*** GIVEN INFORMATION Section Begins ***
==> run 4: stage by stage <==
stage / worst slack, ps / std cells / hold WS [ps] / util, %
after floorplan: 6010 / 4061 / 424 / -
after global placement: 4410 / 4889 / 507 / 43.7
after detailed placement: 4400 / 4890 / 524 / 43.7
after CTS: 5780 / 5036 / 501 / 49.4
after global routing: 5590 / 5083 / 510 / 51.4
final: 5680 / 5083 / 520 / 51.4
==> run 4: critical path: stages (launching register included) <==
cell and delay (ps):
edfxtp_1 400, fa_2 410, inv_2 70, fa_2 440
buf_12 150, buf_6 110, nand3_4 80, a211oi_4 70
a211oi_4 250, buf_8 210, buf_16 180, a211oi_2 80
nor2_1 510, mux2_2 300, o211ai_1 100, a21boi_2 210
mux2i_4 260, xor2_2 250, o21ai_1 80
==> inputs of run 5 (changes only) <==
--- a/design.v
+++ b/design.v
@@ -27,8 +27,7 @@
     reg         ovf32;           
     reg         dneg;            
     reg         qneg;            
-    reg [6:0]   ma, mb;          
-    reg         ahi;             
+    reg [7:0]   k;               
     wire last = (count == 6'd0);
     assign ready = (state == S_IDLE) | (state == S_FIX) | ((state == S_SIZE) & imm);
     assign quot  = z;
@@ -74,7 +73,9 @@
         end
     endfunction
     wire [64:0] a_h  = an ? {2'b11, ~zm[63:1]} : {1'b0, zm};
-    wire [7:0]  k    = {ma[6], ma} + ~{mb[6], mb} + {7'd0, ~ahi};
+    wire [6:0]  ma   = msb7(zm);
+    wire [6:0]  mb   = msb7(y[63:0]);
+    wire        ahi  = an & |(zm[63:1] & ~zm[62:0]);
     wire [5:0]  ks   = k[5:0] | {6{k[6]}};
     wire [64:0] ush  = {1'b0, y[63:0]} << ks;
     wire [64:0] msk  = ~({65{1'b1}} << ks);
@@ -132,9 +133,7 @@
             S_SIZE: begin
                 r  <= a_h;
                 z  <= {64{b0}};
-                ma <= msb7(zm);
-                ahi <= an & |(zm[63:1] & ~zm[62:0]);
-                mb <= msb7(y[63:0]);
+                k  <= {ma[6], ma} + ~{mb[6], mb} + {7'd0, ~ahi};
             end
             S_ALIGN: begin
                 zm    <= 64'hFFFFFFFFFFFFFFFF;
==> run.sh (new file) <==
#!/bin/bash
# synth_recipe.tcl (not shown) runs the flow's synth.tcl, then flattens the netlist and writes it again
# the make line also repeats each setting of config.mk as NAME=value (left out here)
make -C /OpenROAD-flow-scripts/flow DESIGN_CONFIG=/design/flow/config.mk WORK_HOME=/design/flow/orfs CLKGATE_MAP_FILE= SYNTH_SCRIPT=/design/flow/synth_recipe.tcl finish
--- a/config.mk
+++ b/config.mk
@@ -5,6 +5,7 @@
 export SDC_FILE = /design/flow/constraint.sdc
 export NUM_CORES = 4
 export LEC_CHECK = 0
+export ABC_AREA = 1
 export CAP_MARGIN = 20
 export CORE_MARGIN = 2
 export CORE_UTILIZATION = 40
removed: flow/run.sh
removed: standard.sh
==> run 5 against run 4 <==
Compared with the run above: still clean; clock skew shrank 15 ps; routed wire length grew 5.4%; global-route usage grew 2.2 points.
This design comes from an exercise in tuning for small area, a short achievable clock period and few clock cycles per item on the open sky130 flow, not from production work. Only simulation tests tie the RTL to the original design; equivalence was not proved. No activity file was given, so power comes from the tool's default toggle rates.

==> flow/run.sh <==
#!/bin/bash
# synth_recipe.tcl (not shown) runs the flow's synth.tcl, then flattens the netlist and writes it again
# the make line also repeats each setting of config.mk as NAME=value (left out here)
make -C /OpenROAD-flow-scripts/flow DESIGN_CONFIG=/design/flow/config.mk WORK_HOME=/design/flow/orfs CLKGATE_MAP_FILE= SYNTH_SCRIPT=/design/flow/synth_recipe.tcl finish
==> flow/config.mk <==
export PLATFORM = sky130hd
export DESIGN_NAME = fz_policer_bank
export DESIGN_NICKNAME = fz_policer_bank
export VERILOG_FILES = /design/flow/design.v
export SDC_FILE = /design/flow/constraint.sdc
export NUM_CORES = 4
export LEC_CHECK = 0
export CAP_MARGIN = 20
export CORE_MARGIN = 2
export CORE_UTILIZATION = 40
export PLACE_DENSITY = 0.6
export SLEW_MARGIN = 20
==> flow/constraint.sdc <==
create_clock -name core_clock -period 26.0 [get_ports {clk}]
set_input_delay 5.2000 -clock core_clock [delete_from_list [all_inputs] [get_ports {clk}]]
set_output_delay 5.2000 -clock core_clock [all_outputs]
set_load 0.01 [all_outputs]
==> flow/design.v <==
module fz_policer_bank (
    input  wire        clk,
    input  wire        rst_n,
    input  wire        cmd_valid,
    output wire        cmd_ready,
    input  wire [1:0]  cmd_op,
    input  wire [1:0]  cmd_idx,
    input  wire [31:0] cmd_time,
    input  wire [13:0] cmd_len,
    input  wire [1:0]  cmd_color,
    input  wire        cmd_aware,
    input  wire [1:0]  cmd_tokens,
    input  wire        cmd_en,
    input  wire        cmd_mode,
    input  wire [15:0] cmd_cir,
    input  wire [15:0] cmd_xir,
    input  wire [15:0] cmd_cbs,
    input  wire [15:0] cmd_xbs,
    input  wire [7:0]  cmd_len_adj,
    output reg         rsp_valid,
    output reg  [1:0]  rsp_op,
    output reg  [1:0]  rsp_color,
    output reg  [1:0]  rsp_status,
    output reg  [47:0] rsp_tc,
    output reg  [47:0] rsp_tx,
    output reg  [31:0] rsp_last
);
    localparam N = 4;
    localparam [1:0] OP_POLICE = 2'd0;
    localparam [1:0] OP_SET    = 2'd1;
    localparam [1:0] OP_READ   = 2'd2;
    localparam [1:0] GREEN  = 2'd0;
    localparam [1:0] YELLOW = 2'd1;
    localparam [1:0] RED    = 2'd2;
    localparam [1:0] ST_OK           = 2'd0;
    localparam [1:0] ST_BAD_PAYLOAD  = 2'd1;
    localparam [1:0] ST_OUT_OF_RANGE = 2'd2;
    localparam [29:0] UNIT = 30'd1000000000;
    reg [N-1:0]    en_q;
    reg [N-1:0]    mode_q;
    reg [N*16-1:0] cir_q;
    reg [N*16-1:0] xir_q;
    reg [N*16-1:0] cbs_q;
    reg [N*16-1:0] xbs_q;
    reg [N*8-1:0]  adj_q;
    reg [N*48-1:0] tc_q;
    reg [N*48-1:0] tx_q;
    reg [N*32-1:0] last_q;
    assign cmd_ready = 1'b1;
    wire accept = cmd_valid & cmd_ready;
    wire        s_en   = en_q[cmd_idx];
    wire        s_mode = mode_q[cmd_idx];
    wire [15:0] s_cir  = cir_q[cmd_idx*16 +: 16];
    wire [15:0] s_xir  = xir_q[cmd_idx*16 +: 16];
    wire [15:0] s_cbs  = cbs_q[cmd_idx*16 +: 16];
    wire [15:0] s_xbs  = xbs_q[cmd_idx*16 +: 16];
    wire [7:0]  s_adj  = adj_q[cmd_idx*8 +: 8];
    wire [47:0] s_tc   = tc_q[cmd_idx*48 +: 48];
    wire [47:0] s_tx   = tx_q[cmd_idx*48 +: 48];
    wire [31:0] s_last = last_q[cmd_idx*32 +: 32];
    wire [31:0]  d_raw = cmd_time - s_last;
    wire [30:0]  d     = d_raw[31] ? 31'd0 : d_raw[30:0];
    wire [53:0]  add_c = s_cir * 7'd125 * d;
    wire [53:0]  add_x = s_xir * 7'd125 * d;
    wire [54:0]  sum_c = {7'd0, s_tc} + {1'b0, add_c};
    wire [54:0]  sum_x = {7'd0, s_tx} + {1'b0, add_x};
    wire [45:0]  cap_c = s_cbs * UNIT;
    wire [45:0]  cap_x = s_xbs * UNIT;
    wire [47:0]  tc_r  = (sum_c > {9'd0, cap_c}) ? {2'd0, cap_c} : sum_c[47:0];
    wire [47:0]  tx_r  = (sum_x > {9'd0, cap_x}) ? {2'd0, cap_x} : sum_x[47:0];
    wire signed [15:0] b_signed = $signed({2'b00, cmd_len}) + 16'sd4 + $signed({{8{s_adj[7]}}, s_adj});
    wire [14:0] b_len  = (b_signed < 16'sd1) ? 15'd1 : b_signed[14:0];
    wire [47:0] b_units = b_len * UNIT;
    wire [1:0] in_col = cmd_aware ? cmd_color : GREEN;
    reg  [1:0]  pol_col;
    reg  [47:0] pol_tc;
    reg  [47:0] pol_tx;
    always @(*) begin
        pol_tc  = tc_r;
        pol_tx  = tx_r;
        pol_col = RED;
        if (s_mode == 1'b0) begin
            if (in_col >= RED || tx_r < b_units) begin
                pol_col = RED;
            end else begin
                pol_tx = tx_r - b_units;
                if (in_col == YELLOW || tc_r < b_units) begin
                    pol_col = YELLOW;
                end else begin
                    pol_tc  = tc_r - b_units;
                    pol_col = GREEN;
                end
            end
        end else begin
            if (in_col == GREEN && tc_r >= b_units) begin
                pol_tc  = tc_r - b_units;
                pol_col = GREEN;
            end else if (in_col < RED && tx_r >= b_units) begin
                pol_tx  = tx_r - b_units;
                pol_col = YELLOW;
            end else begin
                pol_col = RED;
            end
        end
    end
    wire signed [7:0] adj_s = cmd_len_adj;
    wire set_oor = (cmd_tokens == 2'd3);
    wire set_bad = (cmd_cbs < 16'd64) || (cmd_xbs < 16'd64) ||
                   (cmd_mode == 1'b0 && cmd_xir < cmd_cir) ||
                   (adj_s < -8'sd64) || (adj_s > 8'sd63);
    wire [1:0] set_status = set_oor ? ST_OUT_OF_RANGE :
                            set_bad ? ST_BAD_PAYLOAD  : ST_OK;
    wire [45:0] new_cap_c = cmd_cbs * UNIT;
    wire [45:0] new_cap_x = cmd_xbs * UNIT;
    reg [47:0] set_tc;
    reg [47:0] set_tx;
    always @(*) begin
        case (cmd_tokens)
            2'd1: begin
                set_tc = {2'd0, new_cap_c};
                set_tx = {2'd0, new_cap_x};
            end
            2'd2: begin
                set_tc = 48'd0;
                set_tx = 48'd0;
            end
            default: begin
                set_tc = (tc_r > {2'd0, new_cap_c}) ? {2'd0, new_cap_c} : tc_r;
                set_tx = (tx_r > {2'd0, new_cap_x}) ? {2'd0, new_cap_x} : tx_r;
            end
        endcase
    end
    wire do_police = accept && cmd_op == OP_POLICE && s_en;
    wire do_set    = accept && cmd_op == OP_SET && set_status == ST_OK;
    integer i;
    always @(posedge clk) begin
        if (!rst_n) begin
            en_q   <= {N{1'b0}};
            mode_q <= {N{1'b0}};
            cir_q  <= {N*16{1'b0}};
            xir_q  <= {N*16{1'b0}};
            cbs_q  <= {N*16{1'b0}};
            xbs_q  <= {N*16{1'b0}};
            adj_q  <= {N*8{1'b0}};
            tc_q   <= {N*48{1'b0}};
            tx_q   <= {N*48{1'b0}};
            last_q <= {N*32{1'b0}};
        end else begin
            for (i = 0; i < N; i = i + 1) begin
                if (cmd_idx == i) begin
                    if (do_police) begin
                        tc_q[i*48 +: 48]   <= pol_tc;
                        tx_q[i*48 +: 48]   <= pol_tx;
                        last_q[i*32 +: 32] <= cmd_time;
                    end
                    if (do_set) begin
                        en_q[i]            <= cmd_en;
                        mode_q[i]          <= cmd_mode;
                        cir_q[i*16 +: 16]  <= cmd_cir;
                        xir_q[i*16 +: 16]  <= cmd_xir;
                        cbs_q[i*16 +: 16]  <= cmd_cbs;
                        xbs_q[i*16 +: 16]  <= cmd_xbs;
                        adj_q[i*8 +: 8]    <= cmd_len_adj;
                        tc_q[i*48 +: 48]   <= set_tc;
                        tx_q[i*48 +: 48]   <= set_tx;
                        last_q[i*32 +: 32] <= cmd_time;
                    end
                end
            end
        end
    end
    always @(posedge clk) begin
        if (!rst_n) begin
            rsp_valid  <= 1'b0;
            rsp_op     <= 2'd0;
            rsp_color  <= 2'd0;
            rsp_status <= 2'd0;
            rsp_tc     <= 48'd0;
            rsp_tx     <= 48'd0;
            rsp_last   <= 32'd0;
        end else begin
            rsp_valid <= accept;
            if (accept) begin
                rsp_op     <= cmd_op;
                rsp_color  <= s_en ? pol_col : in_col;
                rsp_status <= (cmd_op == OP_SET) ? set_status : ST_OK;
                rsp_tc     <= s_tc;
                rsp_tx     <= s_tx;
                rsp_last   <= s_last;
            end
        end
    end
endmodule
==> results.sh <==
export IMPL_final_nets=18970
export IMPL_drt_wl_total_um=483500
export IMPL_register_area_um2=18880
export IMPL_yosysSeqAreaShare_pct=14.11
export IMPL_path_class="in -> reg"
export IMPL_maxCapViolations=0
export IMPL_worstPathArrival_ns=25.85
export IMPL_cp_num_buf_inv=15
export IMPL_crit_family="compound AO/OA/AOI/OAI gates"
export IMPL_grt_max_degree=224
export IMPL_status="finished clean"
export IMPL_grt_first_pass_wirelength_um=716700
export IMPL_setup_worst_path_start_class="input port"
export IMPL_post_route_drc_count=0
export IMPL_vias_per_cell=5.447
export IMPL_tightest_slew_ns=1.286
export IMPL_gp_congestion=1.007
export IMPL_avgSynthCellArea_um2=8.815
export IMPL_stdcell_area_um2=147400
export IMPL_cts_sinks=943
export IMPL_ys_warnings_count=1
export IMPL_slowest_delay_ns=0.89
export IMPL_yosysTopAreaCell="fa_1"
export IMPL_drt_initial_drc_count=9926
export IMPL_critPathRequiredTime_ns=26.70
export IMPL_synth_area_um2=133800
export IMPL_clk_path_buf_depth=3
export IMPL_synth_top_area_share_pct=31.01
export IMPL_grt_pass1_vias=109000
export IMPL_multi_input_area_um2=102200
export IMPL_hpwl_um=392600
export IMPL_drtPass1Iterations=5
export IMPL_hold_viol=0
export IMPL_coreArea_um2=333200
export IMPL_synth_distinct_cells=122
export IMPL_synth_ff_type="dfxtp_1"
export IMPL_synthCells=15180
export IMPL_htree_levels=3
export IMPL_max_clock_freq_mhz=39.76
export IMPL_ys_async_sr_fraction_pct=0
export IMPL_grt_use_total_pct=28.36
export IMPL_synth_edff_count=0
export IMPL_synthTopCellsByArea="fa_1, dfxtp_1, ha_1"
export IMPL_rows=212
export IMPL_die_area_um2=339100
export IMPL_nFillCells=32810
export IMPL_fin_cells=19800
export IMPL_final_util_pct=44.24
export IMPL_post_place_ws_ns=-0.4340
export IMPL_holdCritPathClass="reg -> reg"
export IMPL_antenna_found_initial=33
export IMPL_vias=107900
export IMPL_rr_worst_depth=78
export IMPL_placed_cells=19580
export IMPL_io_buffers=266
export IMPL_io_pins=268
export IMPL_hold_slack_ns=0.4502
export IMPL_placed_cell_area_um2=143400
export IMPL_drtAntennaViolNets=0
export IMPL_min_delay_path_depth=2
export IMPL_ys_seq_elements=943
export IMPL_slowest_stage="o31ai_2"
export IMPL_critPathMaxFanout=51
export IMPL_chipWidth_um=582.3
export IMPL_drive_gt1_share_pct=7.306
export IMPL_start_util_pct=40.15
export IMPL_slew_violations=0
export IMPL_clk_latency_ns=0.85
export IMPL_wire_per_inst_um=24.42
export IMPL_worst_path_stages=82
export IMPL_cts_tree="yes"
export IMPL_p_leak_nw=69.97
export IMPL_rsz0062_at_grt="yes"
export IMPL_path_clk_slew_ns=0.06
export IMPL_relSlewSlack_pct=13.34
export IMPL_fp_dieH_um=582.3
export IMPL_crit_top_cell="fa_1"
export IMPL_peakVddDrop_v=0.0002254
export IMPL_period_minus_slack_ns=25.15
export IMPL_fin_crit_sh_pct=96.72
export IMPL_cts_inserted_buffers=103
export IMPL_setup_viol=0
export IMPL_power_density_nw_per_um2=92.41
export IMPL_final_setup_skew_ns=0.1648
export IMPL_syn_nets=18830
export IMPL_syn2layout_area_growth_pct=10.16
export IMPL_setup_ws_ns=0.8516
export IMPL_overflow=0
export IMPL_cts_root_buf="clkbuf_16"
export IMPL_cp_end_kind="flip-flop"
export IMPL_cts_hold_buf=0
*** GIVEN INFORMATION Section Ends ***
◆ TASK GOAL: Go through the records. Copy each line where "placement" appears.

◆ ANSWER TO THIS EXERCISE:
after global placement: 4410 / 4889 / 507 / 43.7
after detailed placement: 4400 / 4890 / 524 / 43.7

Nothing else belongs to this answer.